Тут Анна Андреевна и пожаловала мне орден «Славы» первой степени [за высказывание, совпавшее с ее мнением].
[Чуковская 1980: 274, 163]
Гость не знает, надо ли уходить или еще остаться. – «Анна Андреевна, что делать с Н?» – «Оставить в живых!»
[Мейлах 1992: 156]
С этими ироническими начальственными нотками перекликаются нормативные «ценные указания», даваемые на полном серьезе тоном то ли классной дамы, то ли советского зава.
– Светония, Плутарха, Тацита и далее по списку – читать во всяком случае полезно…
[Найман 1989: 213–214]
– Достоевский у меня самый главный. Да и вообще он самый главный.
[Роскина 1991: 533]
Четкая формулировка: – Лучший в мире город – Париж, лучшая в мире страна – Италия.
[Ардов 1990: 675]
– Коломенское <…> прекраснее Notre Dame de Paris <…> Это должен видеть каждый и притом каждый день. <…>
<…> Эту повесть о-бя-зан про-чи-тать и вы-учить наизусть каждый гражданин изо всех двухсот миллионов граждан Советского Союза.
Она выговорила свою резолюцию медленно <…> словно объявляла приговор [об «Одном дне Ивана Денисовича»].
<…> Мы еще с Осипом [Мандельштамом] говорили, что о Пушкине Марине [Цветаевой] писать нельзя.
[Чуковская 1980: 2, 431, 437]
Сказала, что Клюев, Мандельштам, Кузмин – люди, о которых нельзя говорить дурное. Дурное надо забыть.
[Лукницкий 1991б: 157]
– А если [эти непристойные эпиграммы] и пушкинские – я бы все равно их в однотомниках не печатала. И «Гавриилиаду».

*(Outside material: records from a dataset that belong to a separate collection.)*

[config.mk]
export PLATFORM = sky130hd
export DESIGN_NAME = eth_rx_cmd_ctrl
export DESIGN_NICKNAME = d
export VERILOG_FILES = /design/src/rtl/eth_rx_cmd_ctrl.sv
export SDC_FILE = /design/constraint.sdc
export NUM_CORES = 1
export LEC_CHECK = 0
export ABC_AREA = 1
export CAP_MARGIN = 20
export CORE_ASPECT_RATIO = 1.5
export CORE_MARGIN = 5
export CORE_UTILIZATION = 59
export CTS_BUF_LIST = sky130_fd_sc_hd__clkbuf_16
export DETAILED_ROUTE_END_ITERATION = 10
export PLACE_DENSITY = 0.85
export SYNTH_ARGS = -nofsm -noshare
export SYNTH_HDL_FRONTEND = slang
export SYNTH_SLANG_ARGS = --single-unit
export TNS_END_PERCENT = 1
[constraint.sdc]
create_clock -name clk125M -period 4.55 [get_ports clk125M]
set_input_delay 0.455 -clock clk125M [delete_from_list [all_inputs] [get_ports clk125M]]
set_output_delay 0.455 -clock clk125M [all_outputs]
set_load 0.1 [all_outputs]
[src/rtl/eth_rx_cmd_ctrl.sv]
// Receive-side command controller: parses 8-byte command frames from the UDP
// payload stream and turns them into start/stop requests, counting bad frames.
module eth_rx_cmd_ctrl #(
    parameter logic [7:0]  SYNC0     = 8'h55,
    parameter logic [7:0]  SYNC1     = 8'hA5,
    parameter logic [7:0]  CMD_START = 8'h01,
    parameter logic [7:0]  CMD_STOP  = 8'h02,
    parameter logic [31:0] MAX_NUM   = 32'h00FF_FFFF
) (
    input  logic        clk125M,
    input  logic        reset,
    input  logic        rx_data_valid,
    input  logic [7:0]  rx_data,
    input  logic        rx_pkt_done,
    input  logic        send_idle,
    output logic        restart_req,
    output logic [31:0] total_data_num,
    output logic        stop_req,
    output logic        start_pending,
    output logic [7:0]  cmd_err_cnt,
    output logic [2:0]  state_dbg
);

    typedef enum logic [2:0] {
        IDLE = 3'd0,
        SYNC = 3'd1,
        CMD  = 3'd2,
        NUM  = 3'd3,
        CHK  = 3'd4,
        TAIL = 3'd5,
        DROP = 3'd6
    } state_t;

    state_t      state, byte_state, next_state;
    logic [7:0]  cmd_reg, xor_acc;
    logic [31:0] num_reg;
    logic [1:0]  byte_cnt;
    logic        byte_err, done_err, exec_start, exec_stop, num_ok;

    // Handshake: restart_req is high in any cycle where start_pending and
    // send_idle are both high; the send controller takes it on the next edge,
    // and start_pending drops on that same edge, so each request fires once.
    assign restart_req = start_pending && send_idle;
    assign num_ok      = (num_reg != 32'd0) && (num_reg <= MAX_NUM);
    assign state_dbg   = state;

    always_ff @(posedge clk125M or posedge reset) begin
        if (reset) state <= IDLE;
        else       state <= next_state;
    end

    // The byte is applied first; end-of-packet then acts on the resulting state.
    always_comb begin
        byte_state = state;
        byte_err   = 1'b0;
        if (rx_data_valid) begin
            case (state)
                IDLE: begin
                    byte_state = (rx_data == SYNC0) ? SYNC : DROP;
                    byte_err   = (rx_data != SYNC0);
                end
                SYNC: begin
                    byte_state = (rx_data == SYNC1) ? CMD : DROP;
                    byte_err   = (rx_data != SYNC1);
                end
                CMD:  byte_state = NUM;
                NUM:  byte_state = (byte_cnt == 2'd3) ? CHK : NUM;
                CHK: begin
                    byte_state = (rx_data == xor_acc) ? TAIL : DROP;
                    byte_err   = (rx_data != xor_acc);
                end
                TAIL: begin
                    byte_state = DROP;
                    byte_err   = 1'b1;
                end
                DROP:    byte_state = DROP;
                default: byte_state = IDLE;
            endcase
        end

        next_state = byte_state;
        done_err   = 1'b0;
        exec_start = 1'b0;
        exec_stop  = 1'b0;
        if (rx_pkt_done) begin
            next_state = IDLE;
            case (byte_state)
                SYNC, CMD, NUM, CHK: done_err = 1'b1;
                TAIL: begin
                    if (cmd_reg == CMD_START && num_ok) exec_start = 1'b1;
                    else if (cmd_reg == CMD_STOP)       exec_stop  = 1'b1;
                    else                                done_err   = 1'b1;
                end
                default: done_err = 1'b0;
            endcase
        end
    end

    always_ff @(posedge clk125M or posedge reset) begin
        if (reset) begin
            cmd_reg  <= 8'd0;
            xor_acc  <= 8'd0;
            num_reg  <= 32'd0;
            byte_cnt <= 2'd0;
        end else if (rx_data_valid) begin
            case (state)
                CMD: begin
                    cmd_reg  <= rx_data;
                    xor_acc  <= rx_data;
                    byte_cnt <= 2'd0;
                end
                NUM: begin
                    num_reg  <= {num_reg[23:0], rx_data};
                    xor_acc  <= xor_acc ^ rx_data;
                    byte_cnt <= byte_cnt + 2'd1;
                end
                default: ;
            endcase
        end
    end

    always_ff @(posedge clk125M or posedge reset) begin
        if (reset) begin
            total_data_num <= 32'd0;
            start_pending  <= 1'b0;
            stop_req       <= 1'b0;
            cmd_err_cnt    <= 8'd0;
        end else begin
            stop_req <= exec_stop;
            if (exec_start) begin
                total_data_num <= num_reg;
                start_pending  <= 1'b1;
            end else if (exec_stop || restart_req) begin
                start_pending  <= 1'b0;
            end
            if ((byte_err || done_err) && cmd_err_cnt != 8'hFF)
                cmd_err_cnt <= cmd_err_cnt + 8'd1;
        end
    end

endmodule

==> results.ini <==
[run_status]
status = complete, no violations

[sta]
fmax_mhz = 381
period_share = 0.577
rsz0062_at_grt = false
finalSetupViolCount = 0
min_period_ns = 2.62
hold_slack_ns = 0.482
tns_ns = 0
maxSlewHeadroom = 0.328
drv_slew = 0
worst_slew_pin_slew_ns = 1.01
final_hold_viol_count = 0
skew_ns = 0.00418

[worst_setup_path]
crit_arrival_ns = 2.17
path_class = in2out
r2r_end = xor_acc[5]
endpoint = restart_req
startpoint = send_idle
cp-end-kind = output pin
r2r-start = state_dbg[1]
rrSetupSlack_ns = 2.14
startpoint_type = primary input
worstPathMaxFanout = 2
r2r_cells = 7
worstPathRequired_ns = 4.09

[clock_network]
numCtsBuffers = 9
postCtsSetupBuffers = 0
clock_path_buffers = 2
cts_tree = built
cts_resized = 0
cts_sinks = 95
clk_latency_ns = 0.34
htreeDepth = 3
ctsHoldBuffers = 0
clk_pin_slew_ns = 0.06
cts_root_buf = clkbuf_16

[global_route]
antenna_found_initial = 0
grt_pass1_vias = 3476
grt_overflow = 0
grt_first_pass_wirelength_um = 16200
grt_max_degree = 57
grtUsageTotal = 0.229

[floorplan]
die_area_um2 = 9160
start_util = 0.601
rows = 38
ios = 59
die_w_um = 79.9
die_h_um = 115
core_um2 = 7180

[routing]
first_iter_violations = 269
vias = 3560
drc = 0
wl_per_cell_um = 14.4
routed_via_density = 5.30
wl_um = 9670
drtPass1Iterations = 5
ant_nets = 0

[placement]
gpl.final_weighted_congestion = 0.911
dp_hpwl_um = 6940
place_area_um2 = 4970
io_buffers = 58

[synthesis]
yosysWarnings = 0
synthesis.area_um2 = 4320
synth-edff-count = 0
synth_area_leaders = dfrtp_1 55%, nand2_1 12%, inv_1 5.9%, o21ai_0 5.2%, nor2_1 3.9%
yosys.area.top_type = dfrtp_1
synth-main-ff-cell = dfrtp_1
synthArstFlopShare = 1.00
syn_avg_cell_area_um2 = 8.47
synth_top_cell_area_share = 0.551
synth_cell_types = 30
synth_fp_nets = 525
synthCells = 510
synth_seq_cells = 95
synth.most_common_cell = nand2_1
yosysSeqAreaShare = 0.551
ys_top_cells_by_count = 135 x nand2_1, 95 x dfrtp_1, 68 x inv_1, 45 x nor2_1, 45 x o21ai_0

[layout]
fin_nets = 582
multiInputGateArea_um2 = 1600
n_fill_cell = 530
syn_to_final_growth_pct = 21.1
ff_latch_area_um2 = 2380
drive_above_1_share = 0.0559
fin_area_um2 = 5230
final_util = 0.728
num_antenna_cells = 0

[pwr]
cellPowerDensity_nw_per_um2 = 497
p_leak_nw = 2.55
power_w = 0.00260
vdd_ir_drop_max_mv = 0.442

[job]
cap_violations = 0

[min_path]
min_path_type = reg2reg

[report_power, final]
group	switching [W]	total (W)	leakage [nW]	internal (W)
Combinational	0.000527	0.000755	1.22	0.000228
Clock	0.000295	0.000655	0.133	0.000360
Sequential	0.000147	0.00119	1.20	0.00104
Total	0.000969	0.00260	2.55	0.00163
[through the flow]
step	setup WS (ns)	cells
floorplan	1.62	510
global placement	1.81	656
detailed placement	1.66	656
CTS	1.91	672
global route	1.69	672
finish	1.93	672
[placed cells by master (no fill, tap or decap), drive strengths merged, types with 3 or more instances in the layout]
master	count
a21oi	3
clkbuf	9
clkdlybuf4s50	58
clkinv	5
dfrtp	95
inv	73
nand2	137
nand3	24
nand4	11
nor2	48
nor3	4
o21ai	70
o22ai	5
xnor2	9
xor2	8
[metal layers]
metal / global-route usage / vias to the layer above / part of all wire
met4: 0.0868 / 0 / 0.023
met1: 0.258 / 1696 / 0.38
met2: 0.422 / 109 / 0.56
met5: 0 / - / 0
met3: 0.0447 / 20 / 0.039
li1: - / 1735 / -
[worst min path at each step]
stage / from / to / cells after the start
6_report: byte_cnt[0] / byte_cnt[0] / 1
5_1_grt: total_data_num[11] / total_data_num[11] / 2
4_1_cts: total_data_num[19] / total_data_num[19] / 2
3_5_place_dp: total_data_num[19] / total_data_num[19] / 2
3_3_place_gp: cmd_reg[7] / cmd_reg[7] / 2
2_1_floorplan: cmd_reg[7] / cmd_reg[7] / 2
[critical path, stage by stage]
cell             delay (ns)
clkdlybuf4s50_1        0.48
nand2_1                0.05
inv_1                  0.05
clkdlybuf4s50_1        1.13
[cells by family after synthesis]
| family | count (synthesis) | share of synthesized area |
|---|---|---|
| flip-flops | 95 | 0.551 |
| AO/OA/AOI/OAI | 83 | 0.106 |
| multiplexers | 1 | 0.00232 |
| AND/OR/NAND/NOR | 226 | 0.221 |
| adder cells (fa/ha/maj) | 2 | 0.00579 |
| XOR/XNOR | 17 | 0.0345 |
| buffers and inverters | 86 | 0.0800 |
[layout make-up]
| type | instances | area share |
|---|---|---|
| clock inverter | 7 | 0.00622 |
| sequential | 95 | 0.455 |
| inverter | 72 | 0.0524 |
| clock buffer | 9 | 0.0431 |
| multi-input combinational | 329 | 0.306 |
| tap | 100 | 0.0239 |
| timing repair buffer | 60 | 0.114 |
(Power assumes the default switching activity.)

Раньше эта поэма имела антирелигиозный смысл, а теперь – один только непристойный <…>
[Чуковская 1989: 53–54]
К этим циркулярным формулировкам в области культурной политики[673] примыкают не менее решительные резолюции о людях.
В 60-х годах мы собирали <…> деньги в пользу <…> вдовы Андрея Белого <…> Ахматова <…> узнав, что один из наших хороших знакомых, человек вполне обеспеченный, отказался участвовать в сборе <…> в порыве гнева воскликнула:
– Он для меня больше не существует!
О тех людях, которые не отвечали ее моральным требованиям, она говорила с уничтожающей резкостью и совершенно бескомпромиссно. Из имен этих осуждаемых ею лиц можно было бы составить «проскрипционный список». Не все в этом списке представляется бесспорным. На его состав в каких-то случаях могли влиять трудно уловимые для посторонних мотивы, в том числе личные антипатии Анны Андреевны.
[Максимов 1991: 113]
– Я никогда не боялась физической боли. Однажды один мой знакомый мельком проговорился при мне, что боится удалить зуб без наркоза – сразу перестал быть мне интересен. Я таких людей не умею уважать.
[Чуковская 1989: 99]
Характер поистине железный. В давно прошедшие времена некий критик <…> написал статью, которая могла быть истолкована как обвинение Ахматовой в антисоветских настроениях. Затем <…> критик «все понял» и просил передать Анне Андреевне, что, если она его не простит, он покончит с собой. Ахматова ответила: – Передайте <…> что это его личное дело.
[Ивановский 1991: 619]
Красноречивым совмещением командных методов Ахматовой в обращении с текстами и с людьми было последовавшее за разрывом с Гаршиным уничтожение ею их переписки, запрещение знакомым упоминать о нем, снятие посвящений ему в «Поэме без героя» и, наконец, изображение его в стихах в виде чуть ли не бешеной собаки:
… А человек, который для меня
Теперь никто <…>
Уже бредет как призрак по окрайнам,
По закоулкам и задворкам жизни,
Тяжелый, одурманенный безумьем,
С оскалом волчьим…
(«А человек, который для меня…»;
1945; [Ахматова 1967–1983: I, 282])
Подобная эгоцентрическая бесцеремонность проявлялась и по менее значительным поводам.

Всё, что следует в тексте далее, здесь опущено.